When varying only either the task complexity or the angle between the Kinects, the results show similar trends (Fig. 8a, b). In short, the distance between two computed skeleton joints increases with either a more complex task or a larger angle between multiple Kinects. The average distance \({\Delta } d\) is smallest in the stationary task with parallel Kinects (3.52 cm), and it is largest in the walking task with 90\(^{\circ }\) apart Kinects (32.38 cm). The overall average across all cases of task complexity and Kinect placement is 16.08 cm (s.d. = 5.84 cm). We believe interactive systems can make use of our Out of Sight tracking infrastructure within this error. This important finding shows the limits of how close people can be and still be distinct from one another when using this technique with multiple Kinects, both to extend coverage and to overcome occlusion.
The least accurate positioning of the Kinect was when the Kinects are \(90^{\circ }\) apart, where the average overall scenario was shown to have a \({\Delta } d\) mean distance of 27.76 cm (Fig. 8b). This boundary is still within the personal space, or the space where only one person is most likely to occupy, where close personal space can be defined as within 45 cm from the person; for a discussion of personal space, see [12]. The results therefore show preliminary success in tracking people using transformed 3D skeleton joint positions.
Tracking behind an obstacle
The obstacle task demonstrates that the tracking system can acquire, as complete as possible, joint coordinates for the same person from multiple Kinects when the person is occluded in one of the fields of view. Specifically, Out of Sight constructs an average skeleton from detected skeletons in all available fields of view.

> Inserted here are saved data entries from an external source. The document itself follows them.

==> src/rtl/note_event_recorder_if.sv <==
// Record handshake from the note event recorder to note memory.
// The recorder drives valid/data and holds both stable until ready is seen.
interface note_event_recorder_if #(
    parameter int REC_W = 63
);
    logic             rec_valid;
    logic             rec_ready;
    logic [REC_W-1:0] rec_data;

    modport master (output rec_valid, output rec_data, input rec_ready);
    modport slave  (input rec_valid, input rec_data, output rec_ready);
endinterface

==> src/rtl/note_event_recorder.sv <==
// Timestamps key presses/releases and emits one {note, start, end} record per completed note.
//   state | meaning
//   EMPTY | output register free, loads the lowest pending note
//   FULL  | record presented, held until accepted
module note_event_recorder #(
    parameter int CLK_HZ    = 50000000,
    parameter int TICK_HZ   = 1000,
    parameter int NUM_NOTES = 24,
    parameter int TS_W      = 29,
    parameter int NOTE_W    = 5
) (
    input  logic                  CLOCK_50,
    input  logic                  reset,
    input  logic                  rec_en_i,
    input  logic                  rec_clear_i,
    input  logic [NUM_NOTES-1:0]  note_keys_i,
    output logic [TS_W-1:0]       timestamp_o,
    output logic                  drop_flag_o,
    output logic                  ts_sat_o,
    output logic                  busy_o,
    note_event_recorder_if.master rec_if
);

    localparam int DIV_TC = CLK_HZ / TICK_HZ - 1;
    localparam int DIV_W  = (DIV_TC > 0) ? $clog2(DIV_TC + 1) : 1;
    localparam int REC_W  = NOTE_W + 2 * TS_W;

    localparam logic [DIV_W-1:0] DIV_TC_V = DIV_W'(DIV_TC);
    localparam logic [TS_W-1:0]  TS_MAX   = '1;
    localparam logic [TS_W-1:0]  TS_PRE   = TS_MAX - TS_W'(1);

    typedef enum logic {EMPTY, FULL} state_t;

    logic [NUM_NOTES-1:0] key_s1_q, key_s2_q, key_d_q;
    logic [NUM_NOTES-1:0] rise, fall;
    logic [NUM_NOTES-1:0] active_q, active_d;
    logic [NUM_NOTES-1:0] pending_q, pending_d;
    logic [NUM_NOTES-1:0] start_we, end_we;
    logic [NUM_NOTES-1:0] sel_oh, pend_clr;
    logic [TS_W-1:0]      start_q [NUM_NOTES];
    logic [TS_W-1:0]      end_q   [NUM_NOTES];
    logic [DIV_W-1:0]     div_q;
    logic [TS_W-1:0]      ts_q;
    logic                 drop_q, drop_d;
    logic                 sat_q;
    logic [NOTE_W-1:0]    sel_idx;
    logic [REC_W-1:0]     sel_rec;
    logic                 take, load;
    state_t               state_q;
    logic                 rec_valid_q;
    logic [REC_W-1:0]     rec_data_q;

    assign rise = key_s2_q & ~key_d_q;
    assign fall = ~key_s2_q & key_d_q;

    // Lowest pending note wins the output register.
    assign sel_oh = pending_q & (~pending_q + NUM_NOTES'(1));

    always_comb begin
        sel_idx = '0;
        for (int k = NUM_NOTES - 1; k >= 0; k--) begin
            if (pending_q[k]) begin
                sel_idx = NOTE_W'(k);
            end
        end
    end

    assign sel_rec  = {sel_idx, start_q[sel_idx], end_q[sel_idx]};
    assign take     = (state_q == EMPTY) || (rec_valid_q && rec_if.rec_ready);
    assign load     = take && (|pending_q) && !rec_clear_i;
    assign pend_clr = load ? sel_oh : '0;

    always_comb begin
        active_d  = active_q;
        pending_d = pending_q & ~pend_clr;
        drop_d    = drop_q;
        start_we  = '0;
        end_we    = '0;
        for (int k = 0; k < NUM_NOTES; k++) begin
            if (!rec_en_i) begin
                // Recording stopped: close every open note at the frozen time.
                if (active_q[k]) begin
                    active_d[k]  = 1'b0;
                    pending_d[k] = 1'b1;
                    end_we[k]    = 1'b1;
                end
            end else if (rise[k]) begin
                if (pending_q[k]) begin
                    drop_d = 1'b1;
                end else if (!active_q[k]) begin
                    active_d[k] = 1'b1;
                    start_we[k] = 1'b1;
                end
            end else if (fall[k] && active_q[k]) begin
                active_d[k]  = 1'b0;
                pending_d[k] = 1'b1;
                end_we[k]    = 1'b1;
            end
        end
    end

    always_ff @(posedge CLOCK_50 or posedge reset) begin
        if (reset) begin
            key_s1_q  <= '0;
            key_s2_q  <= '0;
            key_d_q   <= '0;
            div_q     <= '0;
            ts_q      <= '0;
            active_q  <= '0;
            pending_q <= '0;
            drop_q    <= 1'b0;
            sat_q     <= 1'b0;
            for (int k = 0; k < NUM_NOTES; k++) begin
                start_q[k] <= '0;
                end_q[k]   <= '0;
            end
        end else begin
            key_s1_q <= note_keys_i;
            key_s2_q <= key_s1_q;
            key_d_q  <= key_s2_q;
            if (rec_clear_i) begin
                div_q     <= '0;
                ts_q      <= '0;
                active_q  <= '0;
                pending_q <= '0;
                drop_q    <= 1'b0;
                sat_q     <= 1'b0;
            end else begin
                if (rec_en_i) begin
                    if (div_q == DIV_TC_V) begin
                        div_q <= '0;
                        if (ts_q != TS_MAX) begin
                            ts_q <= ts_q + TS_W'(1);
                        end
                        if (ts_q >= TS_PRE) begin
                            sat_q <= 1'b1;
                        end
                    end else begin
                        div_q <= div_q + DIV_W'(1);
                    end
                end
                active_q  <= active_d;
                pending_q <= pending_d;
                drop_q    <= drop_d;
                for (int k = 0; k < NUM_NOTES; k++) begin
                    if (start_we[k]) begin
                        start_q[k] <= ts_q;
                    end
                    if (end_we[k]) begin
                        end_q[k] <= ts_q;
                    end
                end
            end
        end
    end

    always_ff @(posedge CLOCK_50 or posedge reset) begin
        if (reset) begin
            state_q     <= EMPTY;
            rec_valid_q <= 1'b0;
            rec_data_q  <= '0;
        end else if (rec_clear_i) begin
            state_q     <= EMPTY;
            rec_valid_q <= 1'b0;
        end else begin
            case (state_q)
                EMPTY: begin
                    if (load) begin
                        state_q     <= FULL;
                        rec_valid_q <= 1'b1;
                        rec_data_q  <= sel_rec;
                    end
                end
                FULL: begin
                    if (rec_if.rec_ready) begin
                        if (load) begin
                            rec_data_q <= sel_rec;
                        end else begin
                            state_q     <= EMPTY;
                            rec_valid_q <= 1'b0;
                        end
                    end
                end
                default: state_q <= EMPTY;
            endcase
        end
    end

    assign rec_if.rec_valid = rec_valid_q;
    assign rec_if.rec_data  = rec_data_q;
    assign timestamp_o      = ts_q;
    assign drop_flag_o      = drop_q;
    assign ts_sat_o         = sat_q;
    assign busy_o           = (|active_q) || (|pending_q) || rec_valid_q;

endmodule
==> src/flat_wrapper.sv <==
// flat-port wrapper written by rule: the top's interface ports become plain ports
module note_event_recorder_flat 
#(
    parameter int CLK_HZ    = 50000000,
    parameter int TICK_HZ   = 1000,
    parameter int NUM_NOTES = 24,
    parameter int TS_W      = 29,
    parameter int NOTE_W    = 5
)
  (CLOCK_50, reset, rec_en_i, rec_clear_i, note_keys_i, timestamp_o, drop_flag_o, ts_sat_o, busy_o, rec_if_rec_valid, rec_if_rec_data, rec_if_rec_ready);
  note_event_recorder_if rec_if_i ();
  input  logic CLOCK_50;
  input  logic reset;
  input  logic rec_en_i;
  input  logic rec_clear_i;
  input  logic [NUM_NOTES-1:0] note_keys_i;
  output logic [TS_W-1:0] timestamp_o;
  output logic drop_flag_o;
  output logic ts_sat_o;
  output logic busy_o;
  output wire logic [$bits(rec_if_i.rec_valid)-1:0] rec_if_rec_valid;
  output wire logic [$bits(rec_if_i.rec_data)-1:0] rec_if_rec_data;
  input wire logic [$bits(rec_if_i.rec_ready)-1:0] rec_if_rec_ready;
  assign rec_if_rec_valid = rec_if_i.rec_valid;
  assign rec_if_rec_data = rec_if_i.rec_data;
  assign rec_if_i.rec_ready = rec_if_rec_ready;
  note_event_recorder #(.CLK_HZ(CLK_HZ), .TICK_HZ(TICK_HZ), .NUM_NOTES(NUM_NOTES), .TS_W(TS_W), .NOTE_W(NOTE_W)) u_core (.CLOCK_50(CLOCK_50), .reset(reset), .rec_en_i(rec_en_i), .rec_clear_i(rec_clear_i), .note_keys_i(note_keys_i), .timestamp_o(timestamp_o), .drop_flag_o(drop_flag_o), .ts_sat_o(ts_sat_o), .busy_o(busy_o), .rec_if(rec_if_i));
endmodule
==> config.mk <==
export PLATFORM = sky130hd
export DESIGN_NAME = note_event_recorder_flat
export DESIGN_NICKNAME = d
export VERILOG_FILES = /design/src/rtl/note_event_recorder_if.sv /design/src/rtl/note_event_recorder.sv /design/src/flat_wrapper.sv
export SDC_FILE = /design/constraint.sdc
export NUM_CORES = 2
export LEC_CHECK = 0
export BUFFER_PORTS_ARGS = -buffer_cell sky130_fd_sc_hd__buf_2
export CAP_MARGIN = 10
export CELL_PAD_IN_SITES_DETAIL_PLACEMENT = 0
export CELL_PAD_IN_SITES_GLOBAL_PLACEMENT = 1
export CORE_ASPECT_RATIO = 1.25
export CORE_UTILIZATION = 35
export CTS_CLUSTER_SIZE = 16
export DETAILED_ROUTE_END_ITERATION = 6
export GPL_ROUTABILITY_DRIVEN = 0
export HOLD_SLACK_MARGIN = 0.08
export PLACE_DENSITY = 0.69
export SYNTH_ARGS = -nofsm -noshare
export SYNTH_HDL_FRONTEND = slang
export SYNTH_SLANG_ARGS = --single-unit
==> constraint.sdc <==
create_clock -name CLOCK_50 -period 68.8 [get_ports CLOCK_50]
set_input_delay 3.44 -clock CLOCK_50 [delete_from_list [all_inputs] [get_ports CLOCK_50]]
set_output_delay 3.44 -clock CLOCK_50 [all_outputs]
set_load 0.05 [all_outputs]
# Yosys cells after proc, flatten, opt, wreduce, memory -nomap -nowiden
# Cells that the tools add are included.
# totals
word_cells,779
in_bits,29
register_bits,1624
# op_classes
bitwise_logic,11
eq_ne,54
order_cmp,2
reduce_logical,113
addsub,3
n_mux,513
# op_table
op,count
$mux W1,468
$bmux W29 S5,2
$mux W29,8
$reduce_and A2 Y1,73
$mux W63,2
$pmux W63 S2,1
$mux W5,24
$and A24 B24 Y24,4
$ne A4 B1 Y1 const B,24
$ne A4 B4 Y1 const B,24
$not A24 Y24,4
$mux W24,3
$mux W16,3
$reduce_or A24 Y1,2
$add A29 B1 Y29 const B,1
$ge A29 B29 Y1 const B,1
$ne A29 B29 Y1 const B,1
$logic_and A1 B1 Y1,27
$add A24 B1 Y24 const B,1
$add A16 B1 Y16 const B,1
$eq A16 B16 Y1 const B,1
$reduce_and A3 Y1,3
$reduce_bool A2 Y1,4
$ge A6 B6 Y1 const B,1
8 further kinds,13

# Longest topological paths before layout
# depth
depth_word,74
mapped_depth,13

# Worst setup path before layout
# OpenSTA, ideal clock, no wires.
# synth_timing
kind,reg2out
start,register u_core.pending_q[5]
end,output port busy_o
path_buffers,1
slack_ns,63.429
required_time_ns,65.360
path_stages_with_launch,5
arrival_time_ns,1.931
path_cell_list,dfrtp_1 > buf_4 > nor4_4 > nand4_2 > or4_1
# synth_via
elab_chain_cells,3
# synth_lines
element,line,rtl
from (decl),note_event_recorder.sv:37,"logic [NUM_NOTES-1:0] pending_q, pending_d;"
from (signal assigned),note_event_recorder.sv:143,pending_q <= pending_d;
$reduce_or A24 Y1,note_event_recorder.sv:194,assign busy_o = (|active_q) || (|pending_q) || rec_valid_q;
$logic_or A1 B1 Y1 (2 in a row),note_event_recorder.sv:194,
to (decl),flat_wrapper.sv:20,output logic busy_o;
# No other way between the ends.

# Worst setup path after layout
# layout_timing
start,input port rec_if_rec_ready
end,"register u_core.rec_data_q[39], in the netlist u_core.rec_if.rec_data[39]"
# layout_via
elab_chain_cells,7
elab_cells_between_ends,9
classes_between,1 x eq/ne; 3 x mux; 5 x reduce/logical
# layout_lines
element,line,rtl
from (decl),flat_wrapper.sv:23,input wire logic [$bits(rec_if_i.rec_ready)-1:0] rec_if_rec_ready;
$logic_and A1 B1 Y1,note_event_recorder.sv:69,assign take = (state_q == EMPTY) || (rec_valid_q && rec_if.rec_ready);
$logic_or A1 B1 Y1,note_event_recorder.sv:69,
$logic_and A1 B1 Y1 (2 in a row),note_event_recorder.sv:70,assign load = take && (|pending_q) && !rec_clear_i;
$mux W63 (2 in a row),-,
$pmux W63 S2,-,
to (signal assigned),note_event_recorder.sv:171,rec_data_q <= sel_rec;
to (signal assigned),note_event_recorder.sv:177,rec_data_q <= sel_rec;
to (decl),note_event_recorder.sv:51,logic [REC_W-1:0] rec_data_q;
# Parallel ways exist; a longest one is shown, timed or not. The select of a mux whose other input is x is not followed.
# A chain may end at the register's enable or synchronous reset.

==> flow_metrics.tcl <==
set metrics [dict create \
    run_status "finished with violations" \
    failed_checks "DRC" \
    p_leak_nw 38.3 \
    rr_worst_depth 11 \
    yosysMostFrequentCell "dfrtp_1" \
    fin_crit_ns 6.87 \
    cp-start-kind "primary input" \
    synth.area.top_cells "dfrtp_1 55%, mux2_2 20%, nand3_1 3.7%" \
    synth_top_area_share_pct 55.3 \
    r2r-start "u_core.pending_q[6]" \
    grt_pass1_vias 50200 \
    cts.sinks 1624 \
    ant_nets 0 \
    die_area_sq_um 212000 \
    vias 49300 \
    synth-main-ff-cell "dfrtp_1" \
    p_per_area_nw_per_um2 28.6 \
    relSlewSlack_pct 18.8 \
    cp-startpoint "rec_if_rec_ready" \
    cts.hold.buffers_added 0 \
    hp-start "u_core.key_s1_q[15]" \
    hp-class "register to register" \
    worst_setup_hold_path_clk_slew_ns 0.06 \
    die_w_um 412 \
    wl_per_cell_um 26.2 \
    initial_core_util_pct 35.3 \
    grt_start_max_net_pins 198 \
    whs_path_depth 0 \
    grt_usage_pct 21.3 \
    synthArstFlopShare_pct 100 \
    yosysTopAreaCell "dfrtp_1" \
    final_nets 5812 \
    drv_cap 0 \
    die_y_um 514 \
    wirelength_um 226000 \
    cts_tree "done" \
    overflow 0 \
    fin_skew_ns 0.0458 \
    syn_inst 5947 \
    critPathMaxFanout 37 \
    first_iter_violations 4196 \
    syn-cell-area_sq_um 73500 \
    cp.required_ns 69.54 \
    drv_slew 0 \
    worst-slew-pin-transition_ns 1.22 \
    syn_to_final_growth_pct 11.3 \
    numPortBuffers 124 \
    drc_errors 1 \
    h-tree-depth 4 \
    ir_worst_vdd_v 0.0000287 \
    drt-vias-per-instance 5.69 \
    numCtsBuffers 174 \
    avgSynthCellArea_sq_um 12.4 \
    clock-root-buffer "clkbuf_16" \
    critPathKind "primary input to register" \
    fp-row-count 187 \
    drt_first_pass_iters 7 \
    yosys_warnings 0 \
    clockBufferDepth 3 \
    ys_ff_latch 1624 \
    ios 125 \
    cts_setup_buffers 0 \
    dpl.hpwl_um 125000 \
    clk_latency_ns 0.83 \
    layout-drive-gt1-share_pct 33.5 \
    core_sq_um 208000 \
    synthTopCellsByCount "1624 x dfrtp_1, 1296 x mux2_2, 578 x nand2_1" \
    cts_resized 0 \
    crit_arrival_ns 7.61 \
    synth_edf_count 0 \
    cp-end-kind "register" \
    fmax_ghz 0.146 \
    finalPower_mw 2.34 \
    syn_nets 5979 \
    finalSetupViolCount 0 \
    hold_viol 0 \
    synth.yosys.seq_area_share_pct 55.3 \
    rsz0062_at_grt "no" \
    grt_pass1_wl_um 339000 \
    setup_tns_ns 0 \
    ys_types 73 \
    finalCritPeriodShare_pct 9.99 \
    antenna_found_initial 10 \
]
==> state kept, by name, indices dropped and copies added, names as in the netlist <==
signal,count
u_core.active_q,24
u_core.div_q,16
u_core.drop_flag_o,1
u_core.end_q,696
u_core.key_d_q,24
u_core.key_s1_q,24
u_core.key_s2_q,24
u_core.pending_q,24
u_core.rec_if.rec_data,63
u_core.rec_if.rec_valid,1
u_core.start_q,696
u_core.state_q,1
u_core.timestamp_o,29
u_core.ts_sat_o,1
==> metal layers <==
metal | wire, um | global-route usage, % | part of all wire, %
met5 | 0 | 0 | 0
met4 | 6400 | 6.49 | 2.8
met3 | 11700 | 3.18 | 5.2
met2 | 110000 | 35.5 | 49
met1 | 98100 | 28.4 | 43
==> worst max-delay path, cell delays in order <==
cell	delay [ns]
buf_2	0.12
nand2_1	0.06
a21oi_1	0.85
o21a_1	0.72
nand2b_1	0.38
nor2_4	0.80
buf_4	0.78
a221oi_1	0.20
nand3_1	0.14
==> power breakdown <==
| group | leakage, nW | internal [mW] | switching, mW |
|---|---|---|---|
| Clock | 2.83 | 0.550 | 0.395 |
| Combinational | 13.1 | 0.0855 | 0.292 |
| Sequential | 22.3 | 0.988 | 0.0316 |
==> kinds of logic after synthesis <==
kind of cell | synth area share (%)
DFF | 55.3
muxes | 23.8
and+or+nand+nor | 9.30
AOI/OAI and AO/OA | 7.38
buffers and inverters | 3.80
xor gates and xnor gates | 0.441
adders and majority gates | 0.0510
==> through the flow <==
stage | util [%] | cell area (sq um) | instances | setup WS [ns] | hold slack [ns]
after detailed placement | 36.6 | 76100 | 8344 | 61.21 | 0.336
after floorplan | - | 73500 | 5947 | 19.53 | 0.331
after CTS | 39.3 | 81900 | 8654 | 61.95 | 0.347
final | 39.3 | 81900 | 8658 | 61.93 | 0.345
after global routing | 39.3 | 81900 | 8655 | 61.81 | 0.354
after global placement | 36.6 | 76100 | 8344 | 61.30 | 0.337
==> layout make-up <==
type / instances / area (sq um)
Sequential cell: 1624 / 40700
Clock inverter: 43 / 537
Fill cell: 19800 / 126000
Tap cell: 2740 / 3430
Multi-Input combinational cell: 3699 / 30200
Clock buffer: 267 / 5200
Antenna cell: 4 / 10.0
Inverter: 23 / 93.8
Timing Repair Buffer: 258 / 1710
==> layout by cell type (no fill, tap or decap), types with 57 or more instances in the layout <==
cell type,netlist,routed
a221oi_1,57,57
a311oi_1,57,57
buf_2,96,124
buf_4,38,127
clkbuf_16,0,178
dfrtp_1,1624,1608
mux2_2,1296,1296
mux2i_1,169,169
nand2_1,578,578
nand2b_1,58,58
nand3_1,543,542
nor2_1,97,94
o211ai_1,167,167
o21ai_0,107,107
==> path summary, 6_finish.rpt <==
kind	to	slack, ns
setup / recovery	u_core.rec_if.rec_data[39]	61.93
hold / removal	u_core.key_s2_q[15]	0.34
setup reg to reg	u_core.rec_if.rec_data[10]	63.05
hold reg to reg	u_core.key_s2_q[15]	0.34
max in group asynchronous	u_core.end_q[305]	62.65
min in group asynchronous	u_core.active_q[11]	2.76
No activity file was read; power rests on OpenSTA's default activity.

This has implications in scenarios where only one of multiple depth-sensing cameras has a clear view of the target. A use case would be a two-player interactive game, where the players are provided with feedback based on the other player’s position behind an obstacle, such as a wall. Another example would be a group of robots collectively searching for a person with particular appearance features in a large, occluded environment. The current system shows that this approach can reconstruct a person’s average skeleton when they are occluded and when they reappear from occlusion.
Tracking during occlusion
The Out of Sight RESTful API was validated with a toolkit usage scenario of two users standing side by side and then one user obstructing another, and vice versa. The API was shown to provide the matched skeletons for both scenarios when the participants were visible to both Kinects, and it also worked in 85% of the binary tests where one person obstructed the other person in one field of view. An example of the toolkit is shown in Fig. 3. This shows that the API can be used to track people behind obstructing objects, allowing future integration of occlusion-free skeleton stream into custom applications.